After losing the title, Edge and Mysterio went their separate ways to focus on their singles careers. At the Royal Rumble, Edge competed in the 30-man Royal Rumble match on January 19, 2003, where he had three eliminations before getting eliminated by Chris Jericho. Edge then teamed up with Chris Benoit, facing Team Angle in a series of singles and tag team matches. Prior to No Way Out, Edge suffered a legitimate neck injury, rendering him unable to compete in his scheduled match. The injury stemmed from a bump he took on a closed ladder on the September 26, 2002 edition of SmackDown! while wrestling Eddie Guerrero, who then frog splashed him while he was still laying on the ladder. His arms would then numb more and more in the following months before deciding to have the surgery, as he was gradually in more pain and did not want to risk dropping an opponent dangerously because of his numb arms. At No Way Out on February 23, Edge was written off television through a backstage attack. He then underwent surgery with Dr. Lloyd Youngblood and was sidelined for over a year.

World championship pursuits (2004–2005) 
Edge was drafted to the Raw brand in the 2004 WWE draft lottery on March 22, 2004, where he speared Eric Bischoff and returned to in-ring action shortly after the event. At Backlash on April 18, Edge defeated Kane, and on the April 19 episode of Raw, he and World Heavyweight Champion Chris Benoit won the World Tag Team Championship from Batista and Ric Flair. They continued a close partnership even after losing the title; at Bad Blood on June 13, Edge and Benoit defeated La Résistance (who defeated them for the titles on the May 31 episode of Raw) in a match for the World Tag Team Championship by disqualification but did not win the titles. The team disbanded when Edge won the Intercontinental Championship at Vengeance on July 11 defeating Randy Orton, thus becoming a five time Intercontinental Champion. At SummerSlam on August 15, Edge defeated Chris Jericho and Batista in a triple threat match to retain the Intercontinental Championship. Following a legitimate groin injury in a non-televised match, Raw General Manager Eric Bischoff stripped Edge of the Intercontinental title on the September 6 episode of Raw.

Upon his return, Edge began to pursue the World Heavyweight Championship, while also beginning a slow heel turn. Edge, Chris Benoit, and Shawn Michaels received a title shot for Triple H's World Heavyweight Championship at Taboo Tuesday on October 19. Michaels won the audience vote to receive the title shot, giving Edge and Benoit a tag team title shot against La Résistance. They regained the titles. During the match, an angry Edge abandoned his partner and instead interfered in the World Heavyweight Championship match, costing Michaels the championship. On the November 1 episode of Raw, Edge and Benoit lost the World Tag Team Championship back to La Résistance with Edge abandoning Benoit again and sitting in a chair and watching the match. After the conclusion of the match, Edge attacked Benoit, turning heel in the process. Edge would then become cocky and brash, while also becoming more vicious and destructive than ever before. Edge would also gain a new entrance theme, Metalingus, performed by then-newly established band, Alter Bridge. At Survivor Series on November 14, Edge was part of Team Triple H along with Triple H, Batista, and Gene Snitsky. They were defeated by Team Orton (Randy Orton, Chris Benoit, Chris Jericho, and Maven). During the match, Edge eliminated both Benoit and Jericho before getting eliminated by Orton.

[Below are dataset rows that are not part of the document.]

File: src/ipfb_pkg.sv
/*
  Shared constants and carrier types for the interrupt priority field bank.
  Assumes a single clock domain and a plain register port with 16-bit data.
*/
package ipfb_pkg;

  // ---------------------------------------------------------------
  // sizes
  // ---------------------------------------------------------------
  localparam int NUM_REGS = 6;
  localparam int NUM_SRC = 17;
  localparam int ADDR_W = 3;
  localparam int DATA_W = 16;
  localparam int FIELD_W = 3;

  // ---------------------------------------------------------------
  // register indices on the register port
  // ---------------------------------------------------------------
  localparam logic [2:0] IDX_CRC_UART_ERR = 3'h0;
  localparam logic [2:0] IDX_LOW_VOLTAGE = 3'h1;
  localparam logic [2:0] IDX_CHARGE_TIME = 3'h2;
  localparam logic [2:0] IDX_THIRD_UART = 3'h3;
  localparam logic [2:0] IDX_USB_I2C_UART = 3'h4;
  localparam logic [2:0] IDX_SPI_UART4 = 3'h5;

  // ---------------------------------------------------------------
  // field positions (lsb of each 3-bit field)
  // ---------------------------------------------------------------
  localparam int LSB_HI = 12;
  localparam int LSB_MH = 8;
  localparam int LSB_ML = 4;
  localparam int LSB_LO = 0;

  // ---------------------------------------------------------------
  // priority codes and reset values
  // ---------------------------------------------------------------
  localparam logic [2:0] PRIO_OFF = 3'h0;
  localparam logic [2:0] PRIO_MIN = 3'h1;
  localparam logic [2:0] PRIO_MAX = 3'h7;
  localparam logic [2:0] PRIO_RESET = 3'h4;
  // every field resets to 100, unimplemented bits are masked off
  localparam logic [15:0] RESET_PATTERN = 16'h4444;
  localparam logic [15:0] REG_MASK [NUM_REGS] = '{
    16'h7770, 16'h0007, 16'h0070, 16'h7770, 16'h7777, 16'h7777};
  localparam logic [15:0] RD_UNMAPPED = 16'h0000;

  // ---------------------------------------------------------------
  // source positions in the request vectors
  // ---------------------------------------------------------------
  localparam int SRC_CRC = 0;
  localparam int SRC_SER2_ERR = 1;
  localparam int SRC_SER1_ERR = 2;
  localparam int SRC_LOW_VOLT = 3;
  localparam int SRC_CHARGE = 4;
  localparam int SRC_SER3_TX = 5;
  localparam int SRC_SER3_RX = 6;
  localparam int SRC_SER3_ERR = 7;
  localparam int SRC_SER4_ERR = 8;
  localparam int SRC_USB = 9;
  localparam int SRC_TW3_MST = 10;
  localparam int SRC_TW3_SLV = 11;
  localparam int SRC_SYNC3_EVT = 12;
  localparam int SRC_SYNC3_FLT = 13;
  localparam int SRC_SER4_TX = 14;
  localparam int SRC_SER4_RX = 15;
  localparam int SRC_SPARE = 16;

  // ---------------------------------------------------------------
  // carrier types
  // ---------------------------------------------------------------
  typedef struct packed {
    logic wr;
    logic rd;
    logic [2:0] addr;
    logic [15:0] wdata;
  } ipfb_bus_req_t;

  typedef struct packed {
    logic [2:0] crc_error_priority;
    logic [2:0] serial2_error_priority;
    logic [2:0] serial1_error_priority;
    logic [2:0] low_voltage_priority;
    logic [2:0] charge_time_priority;
    logic [2:0] serial3_transmit_priority;
    logic [2:0] serial3_receive_priority;
    logic [2:0] serial3_error_priority;
    logic [2:0] serial4_error_priority;
    logic [2:0] usb_event_priority;
    logic [2:0] twowire3_master_priority;
    logic [2:0] twowire3_slave_priority;
    logic [2:0] sync3_event_priority;
    logic [2:0] sync3_fault_priority;
    logic [2:0] serial4_transmit_priority;
    logic [2:0] serial4_receive_priority;
  } ipfb_prio_t;

  typedef logic [NUM_SRC-1:0] ipfb_src_vec_t;

endpackage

On the November 29 episode of Raw, both Edge and Benoit competed in a number one contender's battle royal, but they eliminated each other simultaneously at the conclusion of the match, resulting in a draw. As a result, Triple H was forced to defend the title in a triple threat match. In the match, Benoit locked the Crippler Crossface on Edge, who shifted his weight putting Benoit's shoulders on the mat for a pin. This match also ended in a draw for Benoit and Edge, as Benoit made Edge submit at the same time the referee counted a pinfall for Edge. As a result, the World Heavyweight title was vacated the following week on Raw. On January 9, 2005, Edge competed in his first Elimination Chamber match at New Year's Revolution for the vacant World Heavyweight Championship. Special guest referee Shawn Michaels performed a superkick on Edge, in retaliation for an accidental spear by Edge, causing Edge to be the first eliminated. This led to a match at the Royal Rumble on January 30, in which Edge defeated Michaels. Edge also competed in the Royal Rumble match later that night, where he lasted until the final three but was eliminated by Batista and John Cena.

WWE Champion (2005–2006) 
At WrestleMania 21 on April 3, Edge won the first ever Money in the Bank ladder match, gaining a contract that gave him a shot at the World Heavyweight Championship within one year. According to a podcast interview with Chris Jericho, Copeland said that he did not initially like the idea of the ladder match and even told WWE management not to include him on the WrestleMania 21 card altogether. However, he was talked into competing by the other participants like Jericho and Glenn Jacobs who said the match had the potential to be a big success. At Backlash on May 1, Edge defeated Chris Benoit in a Last Man Standing match to end the feud. Several weeks after, Edge was then paired with Lita, his real-life girlfriend at the time, in an angle in which she betrayed her storyline husband Kane, by costing him the Gold Rush tournament finals match to determine the number-one contender for the World Heavyweight Championship on the May 16 episode of Raw. The next week, Edge received his World Heavyweight Championship match against Batista, which he lost. Edge started a feud with Kane leading to several matches between them including one at Vengeance on June 26, when Edge lost to Kane. After trading several victories on Raw, the feud ended in a stretcher match on the July 25 episode of Raw that Edge won, but shortly after, Kane performed a tombstone piledriver on Lita and later abducted her in an ambulance.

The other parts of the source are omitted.